3. The process of supplementary note 2, wherein the color camera and depth camera are arranged on a mobile robotic device movable around the environment, and wherein a new sequence of the simultaneously captured frame pairs is captured from a different viewpoint within the environment than a viewpoint capturing previously captured frame pairs, the new viewpoint being achieved by at least one of: the mobile robotic device changes the direction in which the color camera and depth camera are pointing without changing the location within the environment, or the mobile robotic device changes the location within the environment.

4. The process according to supplementary note 1, further comprising:

repeating process acts (b) through (e);

determining, for each facial characterization generated from the new sequence of simultaneously captured frame pairs, whether the facial characterization differs to a prescribed extent from each facial characterization assigned to an unknown personal identifier established for the person whenever the identity of the person was determined to have not been previously confirmed,

for each facial characterization generated from the new sequence of simultaneously captured frame pairs, each time the facial characterization is determined to differ by a prescribed degree from each facial characterization assigned to an unknown personal identifier established for the person,

assigning the facial characterization to an unknown personal identifier established for the person, and storing the facial characterization in a memory associated with the computer,

attempting to confirm the identity of the person, an

5. The process of supplementary note 4, wherein the color camera and depth camera are arranged on a mobile robotic device movable around the environment, and wherein a new sequence of the simultaneously captured frame pairs is captured from a different viewpoint within the environment than a viewpoint from which a previously captured frame pair was captured, the new viewpoint being achieved by at least one of: the mobile robotic device changes the direction in which the color camera and depth camera are pointing without changing the location within the environment, or the mobile robotic device changes the location within the environment.

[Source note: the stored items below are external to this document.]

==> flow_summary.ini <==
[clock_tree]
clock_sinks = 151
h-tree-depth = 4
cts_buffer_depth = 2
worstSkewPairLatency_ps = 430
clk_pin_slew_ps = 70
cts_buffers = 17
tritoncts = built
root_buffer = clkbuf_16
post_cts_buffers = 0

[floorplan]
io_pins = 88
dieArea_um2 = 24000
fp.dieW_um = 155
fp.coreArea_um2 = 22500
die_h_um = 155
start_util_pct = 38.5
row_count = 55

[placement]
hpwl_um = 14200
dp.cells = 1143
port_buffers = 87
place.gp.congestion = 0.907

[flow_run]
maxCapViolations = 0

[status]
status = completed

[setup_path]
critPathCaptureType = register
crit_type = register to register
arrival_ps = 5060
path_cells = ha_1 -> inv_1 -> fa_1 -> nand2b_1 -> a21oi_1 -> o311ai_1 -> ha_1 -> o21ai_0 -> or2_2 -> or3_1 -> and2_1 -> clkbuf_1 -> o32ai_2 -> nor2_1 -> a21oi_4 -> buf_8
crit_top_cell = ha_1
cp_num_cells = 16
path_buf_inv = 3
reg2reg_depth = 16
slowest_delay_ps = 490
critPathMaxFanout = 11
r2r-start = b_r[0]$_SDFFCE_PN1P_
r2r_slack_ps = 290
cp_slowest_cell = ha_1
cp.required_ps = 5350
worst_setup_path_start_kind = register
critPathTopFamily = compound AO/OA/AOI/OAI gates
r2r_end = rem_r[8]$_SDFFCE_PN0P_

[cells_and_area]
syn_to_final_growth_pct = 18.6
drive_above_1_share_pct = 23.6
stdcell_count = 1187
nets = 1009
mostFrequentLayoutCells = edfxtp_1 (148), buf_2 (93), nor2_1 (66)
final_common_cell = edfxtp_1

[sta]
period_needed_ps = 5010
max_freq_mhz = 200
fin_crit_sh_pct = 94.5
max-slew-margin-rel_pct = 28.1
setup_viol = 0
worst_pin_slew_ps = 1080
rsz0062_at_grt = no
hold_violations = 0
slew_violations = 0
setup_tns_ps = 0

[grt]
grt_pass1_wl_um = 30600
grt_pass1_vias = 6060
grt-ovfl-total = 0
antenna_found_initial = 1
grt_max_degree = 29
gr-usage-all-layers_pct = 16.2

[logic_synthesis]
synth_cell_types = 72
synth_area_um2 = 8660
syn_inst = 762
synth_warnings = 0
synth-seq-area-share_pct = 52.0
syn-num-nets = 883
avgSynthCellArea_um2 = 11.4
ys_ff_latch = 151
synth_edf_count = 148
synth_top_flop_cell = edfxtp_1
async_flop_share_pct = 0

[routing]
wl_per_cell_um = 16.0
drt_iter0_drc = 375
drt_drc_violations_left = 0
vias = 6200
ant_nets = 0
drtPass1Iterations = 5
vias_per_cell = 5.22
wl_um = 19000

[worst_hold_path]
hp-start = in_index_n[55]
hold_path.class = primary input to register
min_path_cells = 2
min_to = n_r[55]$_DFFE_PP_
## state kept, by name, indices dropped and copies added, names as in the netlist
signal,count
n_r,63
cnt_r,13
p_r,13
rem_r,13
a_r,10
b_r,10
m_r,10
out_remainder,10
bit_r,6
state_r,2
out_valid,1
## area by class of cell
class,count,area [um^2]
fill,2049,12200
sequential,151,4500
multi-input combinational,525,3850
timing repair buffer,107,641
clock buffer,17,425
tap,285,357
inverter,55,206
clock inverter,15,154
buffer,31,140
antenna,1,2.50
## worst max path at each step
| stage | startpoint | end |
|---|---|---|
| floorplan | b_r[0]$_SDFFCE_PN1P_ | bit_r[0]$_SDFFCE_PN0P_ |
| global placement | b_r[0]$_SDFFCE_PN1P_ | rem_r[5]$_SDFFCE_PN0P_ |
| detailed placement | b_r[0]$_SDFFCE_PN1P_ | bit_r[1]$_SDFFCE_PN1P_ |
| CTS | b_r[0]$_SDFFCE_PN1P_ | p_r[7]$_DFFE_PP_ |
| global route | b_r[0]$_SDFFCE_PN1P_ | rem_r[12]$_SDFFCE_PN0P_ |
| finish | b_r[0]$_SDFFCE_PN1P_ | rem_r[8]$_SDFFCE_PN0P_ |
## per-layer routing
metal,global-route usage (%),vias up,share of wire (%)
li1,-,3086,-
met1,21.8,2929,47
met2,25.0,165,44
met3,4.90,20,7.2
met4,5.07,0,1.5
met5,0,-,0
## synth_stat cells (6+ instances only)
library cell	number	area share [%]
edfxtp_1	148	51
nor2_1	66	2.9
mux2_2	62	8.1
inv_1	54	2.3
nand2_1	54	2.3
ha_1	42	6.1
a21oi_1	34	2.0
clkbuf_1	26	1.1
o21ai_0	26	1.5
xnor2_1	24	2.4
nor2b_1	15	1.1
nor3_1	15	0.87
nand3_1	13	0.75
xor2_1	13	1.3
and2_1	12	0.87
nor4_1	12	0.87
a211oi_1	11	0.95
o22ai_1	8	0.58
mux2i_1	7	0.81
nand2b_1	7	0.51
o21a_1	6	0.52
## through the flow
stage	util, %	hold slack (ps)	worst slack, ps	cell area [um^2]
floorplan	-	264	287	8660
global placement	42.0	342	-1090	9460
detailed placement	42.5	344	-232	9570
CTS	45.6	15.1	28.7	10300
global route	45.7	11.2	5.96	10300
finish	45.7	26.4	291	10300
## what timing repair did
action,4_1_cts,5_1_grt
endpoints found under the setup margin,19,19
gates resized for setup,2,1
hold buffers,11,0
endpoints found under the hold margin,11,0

6. The process according to supplementary note 1, further comprising:

repeating process acts (b) through (e);

determining, each time the identity of the person is determined not to have been previously confirmed, the number of times a sequence of simultaneously captured frame pairs has been entered and processed without confirming the identity of the person, and determining whether the number of times exceeds a prescribed maximum number,

each facial characterization assigned to an unknown personal identifier established for the person is deleted from the memory whenever it is determined that the number of times a sequence of simultaneously captured frame pairs has been entered and processed without confirming the identity of the person exceeds the prescribed maximum number.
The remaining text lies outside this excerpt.